# The "Golden Era" of the Reformation?



## panta dokimazete (Jul 26, 2008)

When would you say this was - in terms of political, philosophical and societal influence and activity?


----------



## panta dokimazete (Jul 26, 2008)

**bump**


----------



## jogri17 (Jul 26, 2008)

I would say the English Reformation. It has had the longest lasting impact and given we all speak english here its influence on missions is clearly the strongest (not that Calvin didn't support missions, but the numbers are stronger with the anglican church).


----------



## panta dokimazete (Jul 26, 2008)

so...1500-1600 or so?


----------



## Christusregnat (Jul 26, 2008)

panta dokimazete said:


> When would you say this was - in terms of political, philosophical and societal influence and activity?



Somewhere between 1370 and 1650.


----------



## Backwoods Presbyterian (Jul 26, 2008)

1649 was the "high-water mark" in my opinion.


----------



## VirginiaHuguenot (Jul 26, 2008)

The Second Reformation, or Puritan Era (in England, Scotland, America), or Nadere Reformatie (in the Netherlands), was the high-watermark of Western Civilization, in my opinion, ecclesiastically, politically, and culturally. 

Lectures on the Principles of the Second Reformation


----------



## panta dokimazete (Jul 26, 2008)

VirginiaHuguenot said:


> The Second Reformation, or Puritan Era (in England, Scotland, America), or Nadere Reformatie (in the Netherlands), was the high-watermark of Western Civilization, in my opinion, ecclesiastically, politically, and culturally.
> 
> Lectures on the Principles of the Second Reformation



I was hoping you'd show up! 

If you would, give me a date range.


----------



## VirginiaHuguenot (Jul 26, 2008)

panta dokimazete said:


> VirginiaHuguenot said:
> 
> 
> > The Second Reformation, or Puritan Era (in England, Scotland, America), or Nadere Reformatie (in the Netherlands), was the high-watermark of Western Civilization, in my opinion, ecclesiastically, politically, and culturally.
> ...



 The link identifies the Second Reformation as dating from 1638 to 1648 or thereabouts. Andrew Symington says:



> The period commencing in 1638, and continuing for the ten years which follow, has been usually known, in the ecclesiastical history of this country, by the designation of the Second Reformation, to distinguish it from a period of longer duration in the preceding century, usually called from its priority, not its excellence, the First Reformation.



The Nadere Reformatie is identified as commencing around 1608 (I have another thread about how this year marks the 400th anniversary of this event) and ending around 1750 or so. 

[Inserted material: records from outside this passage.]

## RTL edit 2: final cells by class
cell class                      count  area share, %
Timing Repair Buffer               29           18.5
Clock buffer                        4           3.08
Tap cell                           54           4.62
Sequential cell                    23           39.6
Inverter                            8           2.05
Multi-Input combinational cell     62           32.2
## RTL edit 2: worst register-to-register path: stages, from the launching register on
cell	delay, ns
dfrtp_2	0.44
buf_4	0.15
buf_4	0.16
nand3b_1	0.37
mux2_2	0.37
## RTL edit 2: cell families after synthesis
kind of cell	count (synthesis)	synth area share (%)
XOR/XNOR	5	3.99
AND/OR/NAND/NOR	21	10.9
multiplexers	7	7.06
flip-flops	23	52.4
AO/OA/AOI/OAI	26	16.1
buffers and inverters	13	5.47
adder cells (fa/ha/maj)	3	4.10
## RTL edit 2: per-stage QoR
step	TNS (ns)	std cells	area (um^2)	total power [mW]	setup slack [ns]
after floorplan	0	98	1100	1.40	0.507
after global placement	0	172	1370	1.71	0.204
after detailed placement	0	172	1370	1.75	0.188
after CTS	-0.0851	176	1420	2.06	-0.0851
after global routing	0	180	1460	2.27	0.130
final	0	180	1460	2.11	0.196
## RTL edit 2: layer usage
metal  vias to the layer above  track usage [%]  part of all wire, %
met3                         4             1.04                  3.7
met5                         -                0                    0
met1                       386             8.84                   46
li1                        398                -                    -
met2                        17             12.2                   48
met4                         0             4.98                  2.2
### src/rtl/main_pkg.sv
// main_pkg: shared state encoding, operation bit indices and datapath width.
package main_pkg;
  localparam int WIDTH = 8;
  localparam logic [1:0] CLEAR = 2'b00;
  localparam logic [1:0] LOAD  = 2'b01;
  localparam logic [1:0] HOLD  = 2'b10;
  localparam logic [1:0] ERR   = 2'b11;
  localparam int OP_ADD = 0;
  localparam int OP_SUB = 1;
  localparam int OP_MUL = 2;
  localparam int OP_AND = 3;
  localparam int OP_OR  = 4;
  localparam int OP_XOR = 5;
endpackage

### src/rtl/main_alu_core.sv
// alu_core: one-hot selected combinational operation on two operands.
module alu_core
  import main_pkg::*;
#(
  parameter int WIDTH = main_pkg::WIDTH,
  parameter int W_OPS = 6
) (
  input  logic [WIDTH-1:0] a,
  input  logic [WIDTH-1:0] b,
  input  logic [W_OPS-1:0] out_sel,
  output logic [WIDTH-1:0] result
);
  localparam logic [W_OPS-1:0] ONE = W_OPS'(1);
  logic [WIDTH-1:0] w_mul;
  assign w_mul = a * b;
  // Zero, multi-hot and X-carrying selects match no item and fall to default.
  always_comb begin
    result = '0;
    case (out_sel)
      ONE << OP_ADD: result = a + b;
      ONE << OP_SUB: result = a - b;
      ONE << OP_MUL: result = w_mul;
      ONE << OP_AND: result = a & b;
      ONE << OP_OR:  result = a | b;
      ONE << OP_XOR: result = a ^ b;
      default:       result = '0;
    endcase
  end
endmodule
==> src/rtl/cvp14_pkg.sv <==
// Shared constants for the vector datapath: lane geometry, FP16 field layout,
// opcode encodings and the VST serializer state type.
package cvp14_pkg;

    localparam int LANES      = 16;
    localparam int LANE_W     = 16;
    localparam int VEC_W      = 256;
    localparam int ADDR_W     = 16;
    localparam int LANE_IDX_W = $clog2(LANES);

    localparam int FP16_SIGN_BIT = 15;
    localparam int FP16_EXP_MSB  = 14;
    localparam int FP16_EXP_LSB  = 10;
    localparam int FP16_MAN_MSB  = 9;
    localparam int FP16_MAN_LSB  = 0;

    localparam logic [3:0] OP_VADD = 4'b0000;
    localparam logic [3:0] OP_VDOT = 4'b0001;
    localparam logic [3:0] OP_SMUL = 4'b0010;
    localparam logic [3:0] OP_SST  = 4'b0011;
    localparam logic [3:0] OP_VLD  = 4'b0100;
    localparam logic [3:0] OP_VST  = 4'b0101;
    localparam logic [3:0] OP_SLL  = 4'b0110;
    localparam logic [3:0] OP_SLH  = 4'b0111;
    localparam logic [3:0] OP_J    = 4'b1000;
    localparam logic [3:0] OP_NOP  = 4'b1111;

    typedef enum logic [1:0] {
        VST_IDLE  = 2'd0,
        VST_ISSUE = 2'd1,
        VST_DONE  = 2'd2
    } vst_state_t;

    // Index of the lowest set bit; 0 when the mask is empty.
    function automatic logic [LANE_IDX_W-1:0] lowest_lane(input logic [LANES-1:0] mask);
        lowest_lane = '0;
        for (int i = LANES - 1; i >= 0; i--) begin
            if (mask[i]) begin
                lowest_lane = LANE_IDX_W'(i);
            end
        end
    endfunction

endpackage

==> src/rtl/vst_serializer_lane_find.sv <==
// Priority encoder: lowest set mask bit strictly above the current lane.
module vst_lane_find
    import cvp14_pkg::*;
(
    input  logic [LANES-1:0]      mask,
    input  logic [LANE_IDX_W-1:0] cur,
    output logic [LANE_IDX_W-1:0] next_lane,
    output logic                  any
);

    always_comb begin
        next_lane = '0;
        any       = 1'b0;
        for (int i = LANES - 1; i >= 0; i--) begin
            if (mask[i] && (i > int'(cur))) begin
                next_lane = LANE_IDX_W'(i);
                any       = 1'b1;
            end
        end
    end

endmodule

==> src/rtl/vst_serializer.sv <==
// Vector store serializer: latches one result vector and writes each enabled
// lane to memory as a single 16-bit req/ack transaction, in ascending lane order.
//
//   state     | meaning
//   ----------+----------------------------------------------------------
//   VST_IDLE  | in_ready high, waiting for a vector
//   VST_ISSUE | mem_req held on the current lane until mem_ack
//   VST_DONE  | one-cycle done pulse, new vectors refused
module vst_serializer
    import cvp14_pkg::*;
(
    input  logic              clk,
    input  logic              rst_n,
    input  logic              in_valid,
    output logic              in_ready,
    input  logic [VEC_W-1:0]  in_vec,
    input  logic [ADDR_W-1:0] in_base,
    input  logic [LANES-1:0]  in_mask,
    output logic              mem_req,
    output logic              mem_we,
    output logic [ADDR_W-1:0] mem_addr,
    output logic [LANE_W-1:0] mem_wdata,
    input  logic              mem_ack,
    output logic              busy,
    output logic              done
);

    vst_state_t state_q, state_d;

    logic [VEC_W-1:0]      vec_q,  vec_d;
    logic [ADDR_W-1:0]     base_q, base_d;
    logic [LANES-1:0]      mask_q, mask_d;
    logic [LANE_IDX_W-1:0] lane_q, lane_d;

    logic                  req_d;
    logic [ADDR_W-1:0]     addr_d;
    logic [LANE_W-1:0]     wdata_d;
    logic                  busy_d;
    logic                  done_d;

    logic [LANE_IDX_W-1:0] next_lane;
    logic                  any_next;

    vst_lane_find u_lane_find (
        .mask      (mask_q),
        .cur       (lane_q),
        .next_lane (next_lane),
        .any       (any_next)
    );

    assign in_ready = (state_q == VST_IDLE);
    assign mem_we   = mem_req;

    always_comb begin
        state_d = state_q;
        vec_d   = vec_q;
        base_d  = base_q;
        mask_d  = mask_q;
        lane_d  = lane_q;

        case (state_q)
            VST_IDLE: begin
                if (in_valid) begin
                    vec_d  = in_vec;
                    base_d = in_base;
                    mask_d = in_mask;
                    lane_d = lowest_lane(in_mask);
                    if (in_mask != '0) begin
                        state_d = VST_ISSUE;
                    end else begin
                        state_d = VST_DONE;
                    end
                end
            end
            VST_ISSUE: begin
                if (mem_ack) begin
                    mask_d = mask_q & ~(LANES'(1) << lane_q);
                    if (any_next) begin
                        lane_d = next_lane;
                    end else begin
                        state_d = VST_DONE;
                    end
                end
            end
            VST_DONE: begin
                state_d = VST_IDLE;
            end
            default: begin
                state_d = VST_IDLE;
            end
        endcase

        // Outputs are computed from the next state so they can be registered
        // without adding a cycle of latency to the bus.
        req_d   = (state_d == VST_ISSUE);
        addr_d  = req_d ? (base_d + ADDR_W'(lane_d)) : '0;
        wdata_d = req_d ? vec_d[int'(lane_d) * LANE_W +: LANE_W] : '0;
        busy_d  = (state_d != VST_IDLE);
        done_d  = (state_d == VST_DONE);
    end

    always_ff @(posedge clk) begin
        if (!rst_n) begin
            state_q   <= VST_IDLE;
            vec_q     <= '0;
            base_q    <= '0;
            mask_q    <= '0;
            lane_q    <= '0;
            mem_req   <= 1'b0;
            mem_addr  <= '0;
            mem_wdata <= '0;
            busy      <= 1'b0;
            done      <= 1'b0;
        end else begin
            state_q   <= state_d;
            vec_q     <= vec_d;
            base_q    <= base_d;
            mask_q    <= mask_d;
            lane_q    <= lane_d;
            mem_req   <= req_d;
            mem_addr  <= addr_d;
            mem_wdata <= wdata_d;
            busy      <= busy_d;
            done      <= done_d;
        end
    end

endmodule
==> config.mk <==
export PLATFORM = sky130hd
export DESIGN_NAME = vst_serializer
export DESIGN_NICKNAME = d
export VERILOG_FILES = /design/src/rtl/cvp14_pkg.sv /design/src/rtl/vst_serializer_lane_find.sv /design/src/rtl/vst_serializer.sv
export SDC_FILE = /design/constraint.sdc
export NUM_CORES = 1
export LEC_CHECK = 0
export CAP_MARGIN = 5
export CORE_MARGIN = 1
export CORE_UTILIZATION = 57
export DETAILED_ROUTE_END_ITERATION = 16
export PLACE_DENSITY = 0.92
export RECOVER_POWER = 50
export SLEW_MARGIN = 15
export SYNTH_ARGS = -nofsm -noshare
export SYNTH_HDL_FRONTEND = slang
export SYNTH_SLANG_ARGS = --single-unit
==> constraint.sdc <==
create_clock -name clk -period 13.5 [get_ports clk]
set_input_delay 2.025 -clock clk [delete_from_list [all_inputs] [get_ports clk]]
set_output_delay 2.025 -clock clk [all_outputs]
set_load 0.05 [all_outputs]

In general, I would say 1638 to 1700, which covers the Covenanter era, the Westminster Assembly, the Dutch Golden Age of painting, the Glorious Revolution, and much more, is the timeframe that I have in mind personally.


----------



## panta dokimazete (Jul 26, 2008)

hm - I was thinking there would be a correlation between the "Golden Age" and the Classical Period of music - I actually think there is, just working it through a bit.

What do you think?


----------



## VirginiaHuguenot (Jul 26, 2008)

panta dokimazete said:


> hm - I was thinking there would be a correlation between the "Golden Age" and the Classical Period of music - I actually think there is, just working it through a bit.
> 
> What do you think?



Well, my favorite period of classical music is the Baroque Era, which covers roughly from 1600 to 1750, so that works for me.


----------



## panta dokimazete (Jul 26, 2008)

hmm - I like Bach, Handel, then into Haydn and the "Bach Boys" and, of course Mozart - I think there is the beginning of restraint from some of the excesses of the "Barouqueness" of the period  I have been really blessed by the music from around 1730 to 1800 here lately.


----------



## Pergamum (Jul 27, 2008)

I reject any Golden Eras. 

The Gospel is spreading today like never before. 


I am also glad that the idea of Christendom is largely rejected nowadays.




RIGHT NOW is a great resurgence of the doctrines of grace and also world missions - there is no better time in history than right now.


----------



## panta dokimazete (Jul 27, 2008)

Hi, Pergy - not trying to celebrate Theonomy (not purposefully, anyway), just correlating the effects of Reformation influence on the musical arts.


----------



## panta dokimazete (Jul 27, 2008)

Neat interactive Art timeline


----------



## panta dokimazete (Jul 27, 2008)

Pergy said:


> RIGHT NOW is a great resurgence of the doctrines of grace and also world missions - there is no better time in history than right now.



Amen!


----------



## Pergamum (Jul 27, 2008)

panta dokimazete said:


> Hi, Pergy - not trying to celebrate Theonomy (not purposefully, anyway), just correlating the effects of Reformation influence on the musical arts.



WHAT?! This is a thread about MUSIC!??

Man, I'm dense.


----------



## kvanlaan (Jul 27, 2008)

> The Second Reformation, or Puritan Era (in England, Scotland, America), or Nadere Reformatie (in the Netherlands), was the high-watermark of Western Civilization, in my opinion, ecclesiastically, politically, and culturally.


----------